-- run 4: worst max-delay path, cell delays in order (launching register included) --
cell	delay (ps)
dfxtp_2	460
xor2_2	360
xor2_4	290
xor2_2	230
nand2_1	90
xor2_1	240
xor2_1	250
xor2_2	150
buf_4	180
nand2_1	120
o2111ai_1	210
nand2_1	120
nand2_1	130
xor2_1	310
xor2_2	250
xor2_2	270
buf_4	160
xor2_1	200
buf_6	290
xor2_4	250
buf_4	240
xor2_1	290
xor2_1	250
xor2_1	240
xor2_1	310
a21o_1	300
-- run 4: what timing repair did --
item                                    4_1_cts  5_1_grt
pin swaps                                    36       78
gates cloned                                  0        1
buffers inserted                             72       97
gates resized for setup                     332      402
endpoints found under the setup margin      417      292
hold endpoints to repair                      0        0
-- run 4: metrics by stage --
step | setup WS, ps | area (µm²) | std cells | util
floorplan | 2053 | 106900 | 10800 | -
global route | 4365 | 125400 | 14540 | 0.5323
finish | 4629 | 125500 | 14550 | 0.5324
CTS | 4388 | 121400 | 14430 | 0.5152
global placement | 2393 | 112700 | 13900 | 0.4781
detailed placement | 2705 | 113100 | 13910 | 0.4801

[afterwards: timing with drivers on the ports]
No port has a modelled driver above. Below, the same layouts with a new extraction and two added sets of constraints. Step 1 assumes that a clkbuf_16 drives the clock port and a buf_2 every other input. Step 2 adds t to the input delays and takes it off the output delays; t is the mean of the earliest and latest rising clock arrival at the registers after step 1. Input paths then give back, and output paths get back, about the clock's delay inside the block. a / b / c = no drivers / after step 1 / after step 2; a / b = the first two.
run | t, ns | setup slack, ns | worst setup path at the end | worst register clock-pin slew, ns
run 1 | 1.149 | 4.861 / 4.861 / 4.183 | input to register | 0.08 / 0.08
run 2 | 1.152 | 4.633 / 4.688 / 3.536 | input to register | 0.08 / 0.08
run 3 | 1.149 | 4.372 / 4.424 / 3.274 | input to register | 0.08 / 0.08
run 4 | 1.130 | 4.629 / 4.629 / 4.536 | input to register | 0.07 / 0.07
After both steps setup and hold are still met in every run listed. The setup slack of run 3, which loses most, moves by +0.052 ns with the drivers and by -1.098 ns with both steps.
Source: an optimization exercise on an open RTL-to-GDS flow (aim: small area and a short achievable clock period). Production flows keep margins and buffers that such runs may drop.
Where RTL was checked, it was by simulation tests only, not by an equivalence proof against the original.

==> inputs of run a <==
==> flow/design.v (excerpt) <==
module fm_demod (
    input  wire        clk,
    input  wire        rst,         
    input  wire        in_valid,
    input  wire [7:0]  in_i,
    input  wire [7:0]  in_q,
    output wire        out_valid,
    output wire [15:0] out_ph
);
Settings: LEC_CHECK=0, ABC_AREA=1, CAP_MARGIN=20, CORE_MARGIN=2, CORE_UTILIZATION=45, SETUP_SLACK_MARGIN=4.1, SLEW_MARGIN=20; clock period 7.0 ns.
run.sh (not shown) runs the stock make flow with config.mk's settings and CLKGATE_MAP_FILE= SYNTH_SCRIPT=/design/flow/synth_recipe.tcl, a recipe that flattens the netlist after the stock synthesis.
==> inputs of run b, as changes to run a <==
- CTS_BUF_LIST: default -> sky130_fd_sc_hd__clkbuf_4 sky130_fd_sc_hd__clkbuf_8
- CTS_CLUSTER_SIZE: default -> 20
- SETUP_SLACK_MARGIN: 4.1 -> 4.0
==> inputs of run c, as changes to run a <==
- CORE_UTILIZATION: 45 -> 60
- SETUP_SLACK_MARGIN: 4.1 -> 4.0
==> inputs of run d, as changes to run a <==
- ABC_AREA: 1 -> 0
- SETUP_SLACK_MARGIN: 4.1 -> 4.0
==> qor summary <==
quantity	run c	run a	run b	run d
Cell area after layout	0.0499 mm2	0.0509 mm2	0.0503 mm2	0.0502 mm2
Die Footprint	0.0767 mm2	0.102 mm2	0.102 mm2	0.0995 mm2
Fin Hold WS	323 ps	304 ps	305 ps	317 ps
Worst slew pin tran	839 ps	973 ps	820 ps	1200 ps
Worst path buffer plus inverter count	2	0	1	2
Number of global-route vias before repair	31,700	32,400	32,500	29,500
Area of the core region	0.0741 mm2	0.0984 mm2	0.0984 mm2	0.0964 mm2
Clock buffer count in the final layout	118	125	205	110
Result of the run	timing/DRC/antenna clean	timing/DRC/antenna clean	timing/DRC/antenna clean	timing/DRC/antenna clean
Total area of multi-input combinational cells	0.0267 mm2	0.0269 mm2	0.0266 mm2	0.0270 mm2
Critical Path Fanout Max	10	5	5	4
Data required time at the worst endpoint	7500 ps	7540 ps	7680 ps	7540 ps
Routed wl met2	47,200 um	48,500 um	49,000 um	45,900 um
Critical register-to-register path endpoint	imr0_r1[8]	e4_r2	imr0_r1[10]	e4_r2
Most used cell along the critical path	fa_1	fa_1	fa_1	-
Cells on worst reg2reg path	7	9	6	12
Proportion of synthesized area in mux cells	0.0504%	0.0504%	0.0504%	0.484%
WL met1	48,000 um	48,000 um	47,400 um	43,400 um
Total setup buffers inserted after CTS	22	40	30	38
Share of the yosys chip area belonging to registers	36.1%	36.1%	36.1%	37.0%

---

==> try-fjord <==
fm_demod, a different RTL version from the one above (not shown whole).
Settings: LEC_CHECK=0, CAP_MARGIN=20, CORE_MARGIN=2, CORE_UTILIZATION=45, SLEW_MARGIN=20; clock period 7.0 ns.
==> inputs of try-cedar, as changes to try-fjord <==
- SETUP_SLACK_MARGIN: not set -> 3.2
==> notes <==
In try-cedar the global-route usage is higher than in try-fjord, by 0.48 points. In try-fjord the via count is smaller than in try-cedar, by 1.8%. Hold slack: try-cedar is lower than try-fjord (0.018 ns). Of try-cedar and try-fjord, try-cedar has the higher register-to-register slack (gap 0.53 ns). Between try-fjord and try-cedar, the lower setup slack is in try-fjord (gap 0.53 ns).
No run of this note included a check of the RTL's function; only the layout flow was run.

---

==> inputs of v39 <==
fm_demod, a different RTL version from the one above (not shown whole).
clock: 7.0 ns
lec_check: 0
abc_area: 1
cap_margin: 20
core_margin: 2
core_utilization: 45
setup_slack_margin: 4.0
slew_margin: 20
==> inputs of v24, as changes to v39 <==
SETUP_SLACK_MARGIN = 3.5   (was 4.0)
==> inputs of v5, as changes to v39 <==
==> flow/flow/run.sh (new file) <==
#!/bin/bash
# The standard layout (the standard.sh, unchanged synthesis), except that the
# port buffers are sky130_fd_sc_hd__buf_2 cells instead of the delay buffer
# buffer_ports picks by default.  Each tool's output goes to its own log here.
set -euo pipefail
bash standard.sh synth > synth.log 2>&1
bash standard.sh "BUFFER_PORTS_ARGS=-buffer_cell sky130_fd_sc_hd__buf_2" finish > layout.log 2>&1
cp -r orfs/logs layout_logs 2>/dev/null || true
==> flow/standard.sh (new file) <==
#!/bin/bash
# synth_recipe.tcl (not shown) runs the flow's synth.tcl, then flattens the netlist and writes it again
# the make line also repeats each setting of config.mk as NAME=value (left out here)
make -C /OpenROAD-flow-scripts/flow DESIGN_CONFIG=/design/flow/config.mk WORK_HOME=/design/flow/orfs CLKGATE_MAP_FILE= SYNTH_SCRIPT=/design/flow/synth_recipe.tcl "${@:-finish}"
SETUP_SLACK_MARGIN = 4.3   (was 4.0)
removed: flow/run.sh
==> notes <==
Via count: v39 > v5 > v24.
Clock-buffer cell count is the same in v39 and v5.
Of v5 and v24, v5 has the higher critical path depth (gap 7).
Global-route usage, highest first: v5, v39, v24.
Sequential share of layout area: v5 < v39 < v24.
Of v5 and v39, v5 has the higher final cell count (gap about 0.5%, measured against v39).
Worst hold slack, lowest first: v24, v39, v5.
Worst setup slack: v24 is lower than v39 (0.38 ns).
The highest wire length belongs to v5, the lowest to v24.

····················

TASK INSTRUCTIONS
After locating the line holding "step | setup" above, output exactly that line and every line after it through the line holding "[afterwards: timing with". Include nothing else.

ANSWER TO THE EXERCISE
step | setup WS, ps | area (µm²) | std cells | util
floorplan | 2053 | 106900 | 10800 | -
global route | 4365 | 125400 | 14540 | 0.5323
finish | 4629 | 125500 | 14550 | 0.5324
CTS | 4388 | 121400 | 14430 | 0.5152
global placement | 2393 | 112700 | 13900 | 0.4781
detailed placement | 2705 | 113100 | 13910 | 0.4801

[afterwards: timing with drivers on the ports]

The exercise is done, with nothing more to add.